Research on dehalogenase has received a great deal of attention, as the presence of the dehalogenase enzyme is crucial for the removal of halogen. This is particularly significant as the enzyme can remove halogen from herbicides such as Dalapon, Glyphosate and Buster, which are the main contributors to environmental pollution due to its recalcitrance to biodegradation.
The study conducted by the Faculty of Biosciences and Medical Engineering research team focused on the ability of dehalogenase to act on halide ion located at carbon no 3, known as 3-chloropropionic acid which is particularly resistant to dehalogenase attack.

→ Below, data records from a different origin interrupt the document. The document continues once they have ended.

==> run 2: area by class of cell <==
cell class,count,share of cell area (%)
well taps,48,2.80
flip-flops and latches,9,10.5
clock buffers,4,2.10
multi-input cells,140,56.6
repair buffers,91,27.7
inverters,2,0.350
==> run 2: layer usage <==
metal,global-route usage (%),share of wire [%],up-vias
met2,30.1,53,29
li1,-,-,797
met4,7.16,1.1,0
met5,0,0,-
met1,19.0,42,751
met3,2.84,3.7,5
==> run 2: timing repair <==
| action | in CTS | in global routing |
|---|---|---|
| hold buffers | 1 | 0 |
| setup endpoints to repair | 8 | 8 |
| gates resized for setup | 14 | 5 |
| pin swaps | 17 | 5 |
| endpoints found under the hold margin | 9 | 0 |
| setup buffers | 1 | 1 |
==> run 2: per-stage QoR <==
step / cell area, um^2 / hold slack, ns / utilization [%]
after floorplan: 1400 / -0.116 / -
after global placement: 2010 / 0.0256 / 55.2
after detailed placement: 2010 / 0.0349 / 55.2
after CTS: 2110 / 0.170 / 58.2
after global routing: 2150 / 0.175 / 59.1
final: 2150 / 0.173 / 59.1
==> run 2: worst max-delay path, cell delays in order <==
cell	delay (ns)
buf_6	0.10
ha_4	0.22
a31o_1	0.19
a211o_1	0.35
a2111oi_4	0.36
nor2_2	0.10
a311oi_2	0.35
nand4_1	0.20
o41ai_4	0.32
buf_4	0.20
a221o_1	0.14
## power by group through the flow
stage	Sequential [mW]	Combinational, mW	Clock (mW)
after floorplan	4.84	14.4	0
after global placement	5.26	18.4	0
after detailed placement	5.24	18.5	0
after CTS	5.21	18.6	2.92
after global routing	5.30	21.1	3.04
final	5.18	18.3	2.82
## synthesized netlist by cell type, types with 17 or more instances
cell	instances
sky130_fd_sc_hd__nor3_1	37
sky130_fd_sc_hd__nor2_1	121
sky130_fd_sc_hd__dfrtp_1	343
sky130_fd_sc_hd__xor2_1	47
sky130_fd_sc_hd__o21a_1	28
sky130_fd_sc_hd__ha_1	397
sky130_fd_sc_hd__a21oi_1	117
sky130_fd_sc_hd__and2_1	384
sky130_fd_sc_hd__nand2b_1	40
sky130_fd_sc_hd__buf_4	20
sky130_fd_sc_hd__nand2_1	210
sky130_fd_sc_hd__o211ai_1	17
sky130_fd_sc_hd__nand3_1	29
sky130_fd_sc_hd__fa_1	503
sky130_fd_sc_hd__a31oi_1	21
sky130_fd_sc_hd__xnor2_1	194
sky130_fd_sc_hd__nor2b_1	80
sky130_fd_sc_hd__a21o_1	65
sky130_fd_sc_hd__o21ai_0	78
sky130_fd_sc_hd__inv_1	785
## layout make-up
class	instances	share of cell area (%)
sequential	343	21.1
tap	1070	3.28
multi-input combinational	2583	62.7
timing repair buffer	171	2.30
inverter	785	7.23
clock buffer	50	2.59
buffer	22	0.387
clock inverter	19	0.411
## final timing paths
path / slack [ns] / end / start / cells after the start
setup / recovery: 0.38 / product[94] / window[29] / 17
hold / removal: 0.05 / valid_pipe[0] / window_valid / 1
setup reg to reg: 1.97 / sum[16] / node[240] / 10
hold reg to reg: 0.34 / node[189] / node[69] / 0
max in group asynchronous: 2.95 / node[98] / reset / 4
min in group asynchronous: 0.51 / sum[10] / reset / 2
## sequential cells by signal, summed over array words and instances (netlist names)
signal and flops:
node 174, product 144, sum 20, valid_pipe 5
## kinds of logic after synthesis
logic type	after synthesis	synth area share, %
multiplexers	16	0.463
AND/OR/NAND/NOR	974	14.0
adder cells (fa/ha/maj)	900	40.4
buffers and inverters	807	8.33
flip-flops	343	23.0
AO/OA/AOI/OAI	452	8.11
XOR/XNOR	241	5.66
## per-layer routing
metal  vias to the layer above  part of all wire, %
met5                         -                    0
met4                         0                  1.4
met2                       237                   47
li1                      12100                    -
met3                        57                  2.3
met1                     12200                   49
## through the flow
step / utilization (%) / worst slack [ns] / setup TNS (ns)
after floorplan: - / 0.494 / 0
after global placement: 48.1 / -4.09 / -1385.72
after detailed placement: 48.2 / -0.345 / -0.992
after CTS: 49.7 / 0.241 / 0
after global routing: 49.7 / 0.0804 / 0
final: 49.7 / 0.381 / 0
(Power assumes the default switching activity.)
`src/hdl/conv_cfg.svh`:
```
`ifndef CONV_CFG_SVH
`define CONV_CFG_SVH

// frame geometry
`define IMAGE_WIDTH 16
`define IMAGE_HEIGHT 16

// pixels, weights and results are all signed 8 bit
`define PIXEL_WIDTH 8

// 3x3 kernel
`define TAP_COUNT 9
`define INDEX_WIDTH 4

// adder tree, leaves must be a power of two
`define MA_TREE_SIZE 16
`define PRODUCT_WIDTH 16
`define SUM_WIDTH 20

// one multiply stage plus log2(tree size) add levels
`define TREE_LATENCY 5

// arithmetic right shift after the bias add
`define OUT_SHIFT 6

`endif

```
`src/hdl/conv_pkg.sv`:
```
package conv_pkg;

  // host command opcodes, carried on cmd_op
  typedef enum logic [1:0] {
    op_load_weight = 2'd0,  // weight[cmd_index] <= cmd_data
    op_load_bias   = 2'd1,
    op_set_act     = 2'd2,  // bit 0 of cmd_data selects relu
    op_clear_frame = 2'd3   // restart row and column counters
  } cmd_op_t;

  // window controller states
  typedef enum logic [1:0] {
    st_idle = 2'd0,  // waiting for the first pixel of a frame
    st_fill = 2'd1,  // rows 0 and 1, line buffers still filling
    st_run  = 2'd2   // row 2 onward, windows can complete
  } window_state_t;

endpackage

```
`src/hdl/kernel_store.sv`:
```
`timescale 1ns/100ps
`include "conv_cfg.svh"

module kernel_store (
  input  logic                                  clock,
  input  logic                                  reset,
  input  logic                                  cmd_valid,
  input  conv_pkg::cmd_op_t                     cmd_op,
  input  logic [`INDEX_WIDTH-1:0]               cmd_index,
  input  logic [`PIXEL_WIDTH-1:0]               cmd_data,
  output logic [`TAP_COUNT*`PIXEL_WIDTH-1:0]    weights,
  output logic signed [`PIXEL_WIDTH-1:0]        bias,
  output logic                                  relu_enable,
  output logic                                  frame_clear
);
  import conv_pkg::*;

  always_ff @(posedge clock or negedge reset) begin
    if (!reset) begin
      weights     <= '0;
      bias        <= '0;
      relu_enable <= 1'b0;
      frame_clear <= 1'b0;
    end else begin
      frame_clear <= cmd_valid && (cmd_op == op_clear_frame);  // one cycle pulse
      if (cmd_valid) begin
        case (cmd_op)
          op_load_weight: begin
            if (cmd_index < `TAP_COUNT) begin  // taps 9..15 do not exist
              weights[cmd_index*`PIXEL_WIDTH +: `PIXEL_WIDTH] <= cmd_data;
            end
          end
          op_load_bias:   bias <= cmd_data;
          op_set_act:     relu_enable <= cmd_data[0];
          op_clear_frame: ;  // acts through frame_clear
          default:        ;
        endcase
      end
    end
  end

  // host must only address existing taps
  weight_index_in_range: assert property (
    @(posedge clock) disable iff (!reset)
    cmd_valid && (cmd_op == op_load_weight) |-> cmd_index < `TAP_COUNT
  ) else $error("weight write to tap %0d ignored", cmd_index);

endmodule

```
`config.mk`:
```
export PLATFORM = sky130hd
export DESIGN_NAME = kernel_store
export DESIGN_NICKNAME = d
export VERILOG_FILES = /design/src/hdl/conv_pkg.sv /design/src/hdl/kernel_store.sv
export VERILOG_INCLUDE_DIRS = /design/src /design/src/hdl
export SDC_FILE = /design/constraint.sdc
export NUM_CORES = 1
export LEC_CHECK = 0
export ABC_AREA = 1
export BUFFER_PORTS_ARGS = -buffer_cell sky130_fd_sc_hd__buf_2
export CAP_MARGIN = 20
export CORE_MARGIN = 2
export CORE_UTILIZATION = 35
export CTS_BUF_LIST = sky130_fd_sc_hd__clkbuf_16
export DETAILED_ROUTE_END_ITERATION = 8
export SKIP_CTS_REPAIR_TIMING = 1
export SLEW_MARGIN = 25
export SYNTH_ARGS = -nofsm -noshare
export SYNTH_HDL_FRONTEND = slang
export SYNTH_SLANG_ARGS = --single-unit
```
`constraint.sdc`:
```
create_clock -name clock -period 0.8 [get_ports clock]
set_input_delay 0.04 -clock clock [delete_from_list [all_inputs] [get_ports clock]]
set_output_delay 0.04 -clock clock [all_outputs]
set_load 0.1 [all_outputs]
```
---- Word level (Yosys, flattened, before mapping) ----
Index checks and enable logic that the tools add are counted.
storage, ports and cells
  bits of input ports ..................... 17
  bits in registers ....................... 82
  output and inout bits ................... 82
operators by class
  shift-type cells ........................ 2
  order comparisons ....................... 1
  add/subtract/negate cells ............... 1
  reductions and logical operators ........ 5
  muxes and demuxes ....................... 1
  eq/ne operators ......................... 3
operator list
  cell                                                                     number
  72-bit bitwise mux                                                       1
  8-bit by 34-bit variable shift with 72-bit output, first input constant  1
  8-bit by 34-bit variable part select with 72-bit output                  1
  7-bit negator with 34-bit output                                         1
  2-bit == test, second input constant                                     2
  4-bit < comparator, second input constant                                1
  2-bit AND reduction                                                      2
  3-bit AND reduction                                                      1
  2-bit by 1-bit == test with 1-bit output, second input constant          1
  2-bit zero test                                                          1
  1-bit logical AND                                                        1

---- Longest topological paths before layout ----
Gate-level depths: netlist of run 1.
  depth after elaboration ................. 3
  mapped depth ............................ 12
  mapped depth without buffers ............ 11

---- Worst setup path after synthesis of run 1 ----
No wires, ideal clock.
  path type ............................... in2reg
  from .................................... in cmd_index[0]
  to ...................................... reg weights[0]
  data required time ...................... 0.678 ns
  setup slack ............................. -1.036 ns
  arrival time ............................ 1.714 ns
  cell stages on the path ................. 10
  path buffers ............................ 1
  library setup time ...................... 0.122 ns
  cells stage by stage .................... clkbuf_2 > nor3_1 > ha_1 > bufinv_8 > nand2_4 > nand3b_2 > nor2_4 > nand2_4 > nand2_1 > nand2_1
on the way
  word-level cells in the longest chain between the ends .. 3
  elaborated cells between the ends (all ways) .. 6
  those cells by class .................... add/sub (1); order compare (1); shift (2); mux (1); reduce/logical (1)
ends and longest elaborated chain
  item                                                                                                                          line                RTL
  start, declared                                                                                                               kernel_store.sv:9   input logic [`INDEX_WIDTH-1:0] cmd_index,
  7-bit negator with 34-bit output                                                                                              kernel_store.sv:30  weights[cmd_index*`PIXEL_WIDTH +: `PIXEL_WIDTH] <= cmd_data;
  8-bit by 34-bit variable part select with 72-bit output or 8-bit by 34-bit variable shift with 72-bit output (tied branches)  kernel_store.sv:30
  72-bit bitwise mux                                                                                                            kernel_store.sv:30
  end signal, assigned by index                                                                                                 kernel_store.sv:30
  end, declared                                                                                                                 kernel_store.sv:11  output logic [`TAP_COUNT*`PIXEL_WIDTH-1:0] weights,
Parallel ways exist; a longest one is shown, timed or not.
A chain may end at the register's enable or synchronous reset.

---- Worst setup path after layout of run 1 ----
  from .................................... in cmd_index[2]
  to ...................................... reg weights[6]
Same word-level chain as after synthesis.

==> impl_metrics.csv, run 1 <==
group,metric,value,unit
layout,nFillCells,930,
cts,cts_root_buf,"clkbuf_16",
sta,slew_violations,0,
sta,setup_slack,-0.3153,ns
pwr,swShare,40.19,%
critical_path,path_cells,"buf_8 > nor3_4 > ha_4 > inv_8 > nand2_8 > nand3b_4 > nor2_4 > nand2_4 > nand2_1 > nand2_1",
sta,finClkSkew,0,ns
sta,setup_viol,155,
layout,final_util,67.66,%
place,place_ws,-0.7820,ns
layout,ff_latch_area,2177,um2
global_route,grt_max_degree,83,
place,port_buffers,98,
sta,rsz0062_at_grt,"yes",
synthesis,synthesis.nets,566,
cts,cts_sinks,82,
floorplanning,start_util,36.13,%
critical_path,path_class,"in -> reg",
critical_path,cp_slowest_cell,"ha_4",
global_route,grt_pass1_vias,4305,
synthesis,synth_cell_types,28,
routing,antenna_left,0,
place,gp_congestion,0.9305,
run_status,status,"finished with violations",
synthesis,seq_area_frac_synth,46.90,%
critical_path,cp_common_cell,"nand2_1",
pwr,p_int,9.505,mW
routing,drc,0,
layout,area_delta_synth_final,87.27,%
routing,vias,4362,
synthesis,postSynthAreaPerCell,8.014,um2
floorplanning,die_y,115.8,um
floorplanning,rows,40,
run,maxCapViolations,0,
routing,via_per_inst,4.762,
global_route,overflow,0,
pwr,pwr-share-clk,25.3,%
pwr,leakage,3.807,nW
pwr,comb_power_share,42.7,%
synthesis,synth_seq_cells,82,
synthesis,syn_inst,546,
global_route,antenna_found_initial,0,
critical_path,start_kind,"primary input",
floorplanning,core,12110,um2
critical_path,endpoint_kind,"register",
critical_path,max_stage_delay,0.26,ns
cts,htree_levels,3,
layout,fin_nets,763,
place,dpl.cell_count,859,
sta,period_share,139.4,%
layout,design_area,8194,um2
pwr,seqPwrFrac,32.1,%
layout,drive_gt1_share,57.49,%
routing,first_pass_iters,5,
cts,cts_tree,"yes",
routing,drt_iter0_drc,254,
floorplanning,die_x,115.8,um
global_route,grt_pass1_wl,21.54,mm
cts,clockBufferDepth,2,
floorplanning,ios,99,
pwr,power_density,1939,nW/um2
sta,max_freq,896.6,MHz
critical_path,cp_top_family,"simple AND/OR/NAND/NOR gates",
synthesis,mappedNetlistArea,4375,um2
place,dp_hpwl,9.703,mm
routing,finalWirelength,13.93,mm
critical_path,crit_arrival,1.35,ns
layout,multi_input_area,2397,um2
synthesis,synth_warnings,0,
sta,final_hold_viol_count,0,
cts,cts_buffers,9,
layout,diodes,0,
place,placedInstanceArea,7142,um2
cts,clk_pin_slew,0.06,ns
critical_path,path_max_fanout,8,
run_status,failed_checks,"negative setup slack",
pwr,p_switching,6.388,mW
global_route,track_usage,20.71,%
routing,wl_per_cell,15.20,um
sta,min_period,1.115,ns
floorplanning,die-area,13410,um2
sta,max_slew_margin,68.54,%
layout,layoutNonFillerInstCount,916,
cts,insertion_delay,0.34,ns
critical_path,cp.required,1.03,ns
critical_path,path_buf_inv,2,
sta,worst_slew_pin_slew,0.4719,ns
worst_hold_path,hp-class,"in -> reg",
pwr,ir_drop,1.480,mV
## registers in the layout, summed over array words and instances (netlist names)
register     flops
bias             8
frame_clear      1
weights         72
relu_enable      1
## cells in the final DEF (no fill, tap or decap), types with 7 or more instances in the layout
master / instances
buf_12: 97
buf_2: 11
buf_4: 80
clkbuf_16: 12
dfrtp_2: 73
dfrtp_4: 9
inv_1: 56
nand2_1: 129
nand2_2: 33
nand2_4: 10
nand2_8: 7
nand3_1: 41
nand3_2: 26
nor2_1: 37
nor2_2: 17
nor2_4: 9
nor3_1: 12
o21ai_1: 9
o21bai_1: 31
## cell families after synthesis
logic type | after synthesis | synth area share, %
simple gates | 332 | 35.17
buf+inv | 85 | 9.608
flops | 82 | 46.90
compound gates | 44 | 7.463
fa+ha+maj | 3 | 0.8580
## power groups by stage
stage / combinational [mW] / sequential (mW) / clock, mW
floorplan: 1.16 / 7.82 / 0
global placement: 6.43 / 5.16 / 0
detailed placement: 6.48 / 5.18 / 0
CTS: 6.50 / 5.10 / 4.11
global route: 7.08 / 5.14 / 4.25
finish: 6.78 / 5.10 / 4.02
## through the flow
step / total power, mW / hold slack [ns] / setup TNS [ns]
3_3_place_gp: 11.59 / 0.09186 / -45.53
3_5_place_dp: 11.66 / 0.1033 / -50.21
6_report: 15.89 / 0.04483 / -32.49
2_1_floorplan: 8.986 / -0.2556 / -43.99
5_1_grt: 16.47 / 0.06715 / -39.34
4_1_cts: 15.72 / -0.2676 / -40.71
## routing by layer
| layer | GRT usage, % | share of wire (%) |
|---|---|---|
| met5 | 0 | 0 |
| met1 | 29.27 | 44 |
| met4 | 7.381 | 1.7 |
| met2 | 32.12 | 49 |
| met3 | 3.661 | 4.7 |
## final timing paths
path	depth (start not counted)	slack (ns)	startpoint	endpoint
hold / removal	4	0.04	cmd_op[0]	frame_clear$_DFF_PN0_
setup reg to reg	3	-0.01	bias[3]$_DFFE_PN0P_	bias[3]$_DFFE_PN0P_
setup / recovery	10	-0.32	cmd_index[2]	weights[6]$_DFFE_PN0P_
min in group asynchronous	3	0.23	reset	weights[26]$_DFFE_PN0P_
hold reg to reg	2	0.52	weights[5]$_DFFE_PN0P_	weights[5]$_DFFE_PN0P_
max in group asynchronous	3	0.14	reset	weights[62]$_DFFE_PN0P_
## tightest hold or removal path, cell delays in order
cell and delay (ns):
buf_2 0.11, inv_1 0.06, buf_4 0.10, nor2_1 0.03
## synth_stat cells
| cell type | count | area (um2) |
|---|---|---|
| nand2_2 | 9 | 56.30 |
| nor2_4 | 7 | 78.83 |
| nor2_2 | 2 | 12.51 |
| buf_2 | 7 | 35.03 |
| a21oi_4 | 2 | 32.53 |
| nand3_2 | 2 | 20.02 |
| ha_1 | 3 | 37.54 |
| inv_4 | 2 | 12.51 |
| nand2_8 | 1 | 20.02 |
| clkbuf_2 | 1 | 5.000 |
| nand3_1 | 70 | 350.3 |
| o21ai_2 | 1 | 8.760 |
| nand2_1 | 164 | 615.6 |
| inv_1 | 57 | 214.0 |
| bufinv_8 | 1 | 17.52 |
| buf_6 | 9 | 101.4 |
| o21bai_1 | 32 | 240.2 |
| inv_2 | 5 | 18.77 |
| nand2_4 | 5 | 56.30 |
| nor3_1 | 14 | 70.07 |
| nor2_8 | 1 | 20.02 |
| inv_6 | 1 | 8.760 |
| nor2_1 | 54 | 202.7 |
| nand4_2 | 2 | 25.02 |
| dfrtp_1 | 82 | 2052 |
| nand3b_2 | 1 | 11.26 |
| clkbuf_1 | 2 | 7.510 |
| o21ai_0 | 9 | 45.04 |
## area by class of cell
cell class / count / share of cell area [%]
repair buffers: 202 / 34.14
flip-flops and latches: 82 / 26.57
repair inverters: 3 / 0.3665
clock buffers: 9 / 2.749
inverters: 66 / 3.604
multi-input cells: 379 / 29.26
well taps: 168 / 2.565
clock inverters: 7 / 0.7482
(Power assumes the default switching activity.)
==> run 2, diff against run 1 <==
CELL_PAD_IN_SITES_DETAIL_PLACEMENT = 0   (was default)
CELL_PAD_IN_SITES_GLOBAL_PLACEMENT = 1   (was default)
GPL_TIMING_DRIVEN = 0   (was default)
PLACE_DENSITY_LB_ADDON = 0.1   (was default)
==> impl_metrics.csv, run 2 (same netlist as run 1, synthesis figures left out) <==
group,metric,value,unit
cts,clockBufferDepth,2,
routing,finalWirelength,13.23,mm
layout,nFillCells,1077,
global_route,grt_pass1_wl,20.20,mm
critical_path,path_cells,"clkbuf_16 > nor3_4 > ha_4 > inv_8 > nand2_8 > nand3b_4 > nor2_4 > nand2_4 > nand2_2 > nand2_1",
critical_path,start_kind,"primary input",
layout,multi_input_area,2151,um2
cts,insertion_delay,0.35,ns
sta,max_freq,826.1,MHz
global_route,overflow,0,
place,dp_hpwl,9.405,mm
cts,cts_tree,"yes",
pwr,ir_drop,0.8719,mV
floorplanning,die_x,115.8,um
place,port_buffers,97,
floorplanning,die-area,13410,um2
routing,via_per_inst,4.704,
place,gp_congestion,0.8939,
sta,slew_violations,0,
layout,final_util,58.78,%
sta,final_hold_viol_count,36,
run_status,failed_checks,"negative hold slack, negative setup slack",
global_route,grt_max_degree,48,
routing,vias,3989,
routing,drc,0,
sta,min_period,1.210,ns
sta,finClkSkew,0,ns
critical_path,endpoint_kind,"register",
pwr,leakage,3.335,nW
critical_path,reg2reg_slack,-0.06,ns
critical_path,path_max_fanout,8,
worst_hold_path,hp-class,"in -> async",
layout,top_regs,"weights x72, bias x8",
layout,mostFrequentLayoutCells,"nand2_1 (156), buf_12 (73), dfrtp_2 (73)",
sta,setup_viol,154,
floorplanning,ios,99,
pwr,power,15.41,mW
routing,drt_iter0_drc,180,
layout,top_register,"weights",
routing,wl_per_cell,15.60,um
cts,cts_buffers,9,
layout,fin_nets,695,
critical_path,cp.required,1.05,ns
run_status,status,"finished with violations",
run,maxCapViolations,0,
global_route,track_usage,19.98,%
sta,period_share,151.3,%
cts,cts_sinks,82,
sta,rsz0062_at_grt,"yes",
sta,hold_ws,-0.3540,ns
floorplanning,rows,40,
floorplanning,core,12110,um2
cts,htree_levels,3,
sta,max_slew_margin,67.16,%
layout,diodes,0,
floorplanning,start_util,36.13,%
floorplanning,die_y,115.8,um
sta,setup_slack,-0.4105,ns
routing,first_pass_iters,4,
critical_path,cp_slowest_cell,"ha_4",
layout,area_delta_synth_final,62.71,%
sta,worst_slew_pin_slew,0.4926,ns
routing,antenna_left,0,
place,placedInstanceArea,5449,um2
cts,cts_root_buf,"clkbuf_16",
critical_path,path_class,"in -> reg",
cts,clk_pin_slew,0.06,ns
global_route,grt_pass1_vias,3830,
critical_path,crit_arrival,1.46,ns
layout,final_common_cell,"nand2_1",
place,dpl.cell_count,812,
pwr,power_density,2164,nW/um2
layout,drive_gt1_share,45.88,%
layout,layoutNonFillerInstCount,848,
layout,ff_latch_area,2177,um2
layout,design_area,7119,um2
layout,largest_reg_flops,72,
global_route,antenna_found_initial,0,
critical_path,max_stage_delay,0.28,ns
[run 2: changes by cell type in the layout (fill, tap and decap cells not counted), sizes merged]
| cell | previous run | this run |
|---|---|---|
| buf | 196 | 132 |
| clkinv | 9 | 5 |
| clkbuf | 13 | 11 |
| clkinvlp | 0 | 1 |
| nor2 | 64 | 65 |
[run 2: per-layer routing]
metal  share of wire [%]  wire length [um]  global-route usage [%]  vias to the layer above
li1                    -                 -                       -                     1973
met4                 1.6               208                   7.698                        0
met5                   0                 0                       0                        -
met2                  49              6431                   31.35                      111
met1                  43              5750                   27.72                     1889
met3                 6.3               835                   3.400                       16
[run 2: power by group]
group	internal, mW	total (mW)	switching [mW]
clock network	2.38	4.10	1.72
logic	2.07	6.23	4.16
registers	4.65	5.08	0.428
total	9.10	15.4	6.30
[run 2: layout make-up]
type | instances | share of cell area (%)
sequential | 82 | 30.58
clock inverter | 7 | 0.8612
multi-input combinational | 380 | 30.21
buffer | 19 | 2.707
tap | 168 | 2.953
clock buffer | 9 | 3.163
inverter | 66 | 3.902
timing repair buffer | 117 | 25.62
[run 2: critical path, delay by kind of cell]
kind          cells  cell delay (ns)
fa+ha+maj         1             0.28
buf+inv           2             0.22
simple gates      7             0.92
[run 2: final timing paths]
path / startpoint / endpoint / cells after the start
max: cmd_index[0] / weights[0]$_DFFE_PN0P_ / 10
min: reset / bias[0]$_DFFE_PN0P_ / 1
max reg2reg: weights[59]$_DFFE_PN0P_ / weights[59]$_DFFE_PN0P_ / 4
min reg2reg: weights[19]$_DFFE_PN0P_ / weights[19]$_DFFE_PN0P_ / 2
max in group asynchronous: reset / weights[17]$_DFFE_PN0P_ / 2
min in group clock: cmd_op[0] / frame_clear$_DFF_PN0_ / 3
[run 2: per-stage QoR]
step | worst slack [ns] | hold WS [ns] | setup TNS [ns]
after CTS | -0.5965 | -0.3363 | -63.24
after detailed placement | -0.9587 | 0.03342 | -60.50
final | -0.4105 | -0.3540 | -40.61
after global routing | -0.4837 | -0.3074 | -48.29
after global placement | -1.265 | 0.2986 | -155.16
after floorplan | -0.7666 | -0.2556 | -43.99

Deputy Dean Academic, Faculty of Biosciences and Medical Engineering, UTM Skudai, Assoc. Professor Dr Fahrul Zaman Huyop who led the research team stated that the discovery was based on several studies conducted by his research members related to dehalogenase enzyme.
From the study, chlorinated chemicals which hardly degrade in the environment, now appear to serve as a carbon source for certain microorganisms to support their growth.
This discovery is useful because it can overcome the current pollution problem through bioremediation process which is much safer for the environment.
“The present study focuses on the structure and function of dehalogenase from Rhizobium sp. using in silico technique and site-directed mutagenesis” Dr Fahrul clarified.
The study is conducted in collaboration with Dr Roswanira Ab Wahab, a protein chemist who helps to understand the basic mechanism of enzyme action.
In silico studies is applied to determine the stereospecificity of the enzyme. It involves performance on a computer or via computer simulation to analyze the structure and function of protein.
Site-directed mutagenesis is used to mutate current dehalogenase isolated from Rhizobium sp RC1 so that it can act on 3-chloropropionic acid, the substrate to which it was resistant before. This study was conducted by one of Dr Fahrul’s doctoral students.
Site-directed mutagenesis is a method to make specific and intentional changes to the DNA sequence of a gene. Hence, the specific sequence elements responsible for interactions involved in a cellular function can be identified. Additionally, site-directed mutagenesis can also be used to alter enzymes’ specificities. For instance, an enzyme which is originally stereospecific in nature, can be changed to non-stereospecific.
“Future research would involve crystallizing the protein. This step will aid in answering questions related to the in silico investigation,” Dr Fahrul added.